PROBLEM REQUIREMENTS →
Everything in the listing below from the line containing "fval_r, dval_r, lval_r;" through the line containing "case (char_count)" must be repeated exactly; the remaining lines are not wanted.

SUPPLIED ENTRIES →
Background: an optimization exercise with open tools, aiming at small area. Do not read the settings as production practice.
At most, simulation tests tie the RTL to the original design; equivalence was not proved.
Power is estimated from default activity; no workload was simulated.

## the baseline
==> flow/design.v (excerpt) <==
module osd_core (
    input pix_clk, rstb,
    input fval, dval, lval,
    input [31:0] str,
    input [95:0] str_color,
    input [10:0] start_x,
    input [9:0] start_y,
    input [7:0] pix_data,
    output [10:0] data_addr,
    input [39:0] data_in,
    output [15:0] scan_addr,
    input [7:0] pix_font,
    output [23:0] pix_modified,
    output fval_out, dval_out, lval_out
);
reg        start;         
reg  [1:0] char_count;
reg  [7:0] column;
reg  [8:0] line;
reg  [8:0] prow;          
reg  [9:0] pcol;
reg [15:0] scan_r;
reg [23:0] pix_r;
reg        fval_r, dval_r, lval_r;
assign scan_addr = scan_r;
assign pix_modified = pix_r;
assign fval_out = fval_r;
assign dval_out = dval_r;
assign lval_out = lval_r;
reg  [7:0] ch;
reg [23:0] color;
always @(*) begin
    case (char_count)
    2'd0: begin ch = str[31:24]; color = str_color[95:72]; end
    2'd1: begin ch = str[23:16]; color = str_color[71:48]; end
    2'd2: begin ch = str[15:8];  color = str_color[47:24]; end
    default: begin ch = str[7:0]; color = str_color[23:0]; end
    endcase
end
wire [9:0] ch3;
wire [9:0] rec;
wire       ch3_co, rec_co;
rca #(9) u_ch3 (.a({1'b0, ch}), .b({ch, 1'b0}), .ci(1'b0), .s(ch3[8:0]), .co(ch3_co));
assign ch3[9] = ch3_co;
rca #(10) u_rec (.a(ch3), .b(10'd928), .ci(1'b0), .s(rec), .co(rec_co));
assign data_addr = {rec & {10{start}}, 1'b0};
wire [7:0] gx = data_in[39:32];
wire [7:0] gy = data_in[31:24];
wire [7:0] gw = data_in[23:16];
wire [7:0] gh = data_in[15:8];
wire [8:0] line_inc;
inc #(9) u_line_inc (.a(line), .ci(1'b1), .s(line_inc));
wire col_end   = (column == gw);
wire last_line = (line_inc == {1'b0, gh});
wire act       = dval & start & rstb;
wire hold      = act & col_end & last_line;    
wire blend     = act & ~(col_end & last_line);
wire last_char = char_count[1] & char_count[0];
wire [8:0] trow;
wire       trow_co;
  ...
Size in the first run: ~82 flip-flops, ~260 I/O pins, ~13000 um^2 of cells after synthesis.
clock: 25.0 ns
lec_check: 0
cap_margin: 20
core_margin: 2
core_utilization: 40
slew_margin: 20
buffer_ports_args: -buffer_cell sky130_fd_sc_hd__buf_1
standard.sh (not shown) runs the stock make flow with config.mk's settings and CLKGATE_MAP_FILE= SYNTH_SCRIPT=/design/flow/synth_recipe.tcl, a recipe that flattens the netlist after the stock synthesis.
==> flow/flow/run.sh <==
#!/bin/bash
set -e
cp standard.sh standard.sh.log
echo 'export BUFFER_PORTS_ARGS = -buffer_cell sky130_fd_sc_hd__buf_1' >> config.mk
bash standard.sh > standard_run.log 2>&1
Relative to the baseline, the following input files were edited for the candidate:
- putting CTS_BUF_LIST at sky130_fd_sc_hd__clkbuf_8 where nothing was set
Notes after the runs:
The baseline and the candidate ended up with nearly the same summed negative setup slack over all endpoints.
Sort the baseline and the candidate by met2 usage desc -> top: the baseline
~same met3 track demand over resource in global routing in the baseline and the candidate
Maximum frequency from static timing analysis: the baseline vs the candidate — no meaningful difference
No functional check of the RTL was part of any run of this note.

Another version of the RTL of osd_core (not shown whole).
Size: ~260 I/O pins.
==> flow/config.mk <==
export PLATFORM = sky130hd
export DESIGN_NAME = osd_core
export DESIGN_NICKNAME = osd_core
export VERILOG_FILES = /design/flow/design.v
export SDC_FILE = /design/flow/constraint.sdc
export NUM_CORES = 4
export LEC_CHECK = 0
export CAP_MARGIN = 0
export CORE_MARGIN = 2
export CORE_UTILIZATION = 40
export GPL_TIMING_DRIVEN = 0
export SLEW_MARGIN = 0
export SYNTH_HIERARCHICAL = 1
export BUFFER_PORTS_ARGS = -buffer_cell sky130_fd_sc_hd__buf_1
export REMOVE_ABC_BUFFERS = 1
export CTS_ARGS = -sink_clustering_enable -repair_clock_nets -dont_use_dummy_load -buf_list sky130_fd_sc_hd__clkbuf_8
==> flow/constraint.sdc <==
create_clock -name core_clock -period 25.0 [get_ports {pix_clk}]
set_input_delay 5.0000 -clock core_clock [delete_from_list [all_inputs] [get_ports {pix_clk}]]
set_output_delay 5.0000 -clock core_clock [all_outputs]
set_load 0.01 [all_outputs]
==> flow/flow/run.sh <==
#!/bin/bash
# The standard layout with area-oriented settings:
#  - port buffers made from the smallest buffer cell (every port still gets one)
#  - synthesis (abc) buffers removed at floorplan
#  - no dummy loads added to the clock tree
# Each tool's output is in the ORFS logs under orfs/logs; make's output is in
# standard_run.log.
set -e
cat >> config.mk <<'EOT'
export BUFFER_PORTS_ARGS = -buffer_cell sky130_fd_sc_hd__buf_1
export REMOVE_ABC_BUFFERS = 1
export CTS_ARGS = -sink_clustering_enable -repair_clock_nets -dont_use_dummy_load -buf_list sky130_fd_sc_hd__clkbuf_8
EOT
bash standard.sh > standard_run.log 2>&1
The starting point finished with timing, DRC and antenna clean.
Source: an optimization exercise on an open RTL-to-GDS flow (aim: small area, a short achievable clock period and few clock cycles). Production flows keep margins and buffers that such runs may drop. At most, simulation tests tie the RTL to the original design; equivalence was not proved. No functional check of the RTL was part of runs 7 and 8.

==> design.v <==
module lab9(x,y,z,clk,reset,start,done);
input [7:0]x,y;
input clk,reset;
input start;
output [7:0]z;
output done;
reg [7:0] a, b;
reg busy;
wire [7:0] o = a | b;
wire [7:0] lo = {|o[6:0], |o[5:0], |o[4:0], |o[3:0], |o[2:0], |o[1:0], o[0], 1'b0};
wire [7:0] m0 = ~lo;                      
wire [7:0] m1 = lo & ~{lo[6:0], 1'b0};       
wire a_odd = |(a & m0);
wire b_odd = |(b & m0);
wire d_2 = ~|((a ^ b) & m1);              
wire [6:0] u = a[7:1], v = b[7:1];
wire [6:0] pr = ~(u ^ v);                 
wire [6:0] g = u & ~v;
wire [6:0] t = u | ~v;
wire [6:0] G, T;
wire g10 = g[1] | (t[1] & g[0]),  t10 = t[1] & t[0];
wire g32 = g[3] | (t[3] & g[2]),  t32 = t[3] & t[2];
wire g54 = g[5] | (t[5] & g[4]),  t54 = t[5] & t[4];
wire g20 = g[2] | (t[2] & g10),   t20 = t[2] & t10;
wire g30 = g32 | (t32 & g10),     t30 = t32 & t10;
wire g64 = g[6] | (t[6] & g54),   t64 = t[6] & t54;
assign G[0] = g[0];              assign T[0] = t[0];
assign G[1] = g10;               assign T[1] = t10;
assign G[2] = g20;               assign T[2] = t20;
assign G[3] = g30;               assign T[3] = t30;
assign G[4] = g[4] | (t[4] & g30); assign T[4] = t[4] & t30;
assign G[5] = g54 | (t54 & g30);   assign T[5] = t54 & t30;
assign G[6] = g64 | (t64 & g30);   assign T[6] = t64 & t30;
wire [6:0] c  = {G[5:0], 1'b0};           
wire [6:0] c1 = {G[5:0] | T[5:0], 1'b1};  
wire [6:0] dab = pr ^ c1;                 
wire [6:0] dba = ~(pr ^ c);               
wire a_ge = G[6] | T[6];                  
wire fin = (a == b) | ~|a | ~|b;
assign done = busy & fin;
assign z = o;
always @(posedge clk) begin
	if (reset)
		busy <= 1'b0;
	else if (start)
		busy <= 1'b1;
	else if (fin)
		busy <= 1'b0;
end
wire sh_a  = ~start & ~a_odd;             
wire sh_b  = ~start & a_odd & ~b_odd;     
wire sub   = ~start & a_odd & b_odd;      
wire [6:0] dd = pr ^ (a_ge ? c1 : ~c);    
wire [7:0] dsel = d_2 ? dd[6:1] : dd;
wire [7:0] a_nx = ({8{start}} & x) | ({8{sh_a}} & (a >> 1)) | ({8{sub}} & dsel) | ({8{sh_b}} & a);
wire [7:0] b_nx = ({8{start}} & y) | ({8{sh_b}} & (b >> 1)) | ({8{sub & ~a_ge}} & a)
                | ({8{sh_a | (sub & a_ge)}} & b);
always @(posedge clk) begin
	a <= a_nx;
	b <= b_nx;
end
endmodule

SOLUTION FOR THIS PROBLEM →
reg        fval_r, dval_r, lval_r;
assign scan_addr = scan_r;
assign pix_modified = pix_r;
assign fval_out = fval_r;
assign dval_out = dval_r;
assign lval_out = lval_r;
reg  [7:0] ch;
reg [23:0] color;
always @(*) begin
    case (char_count)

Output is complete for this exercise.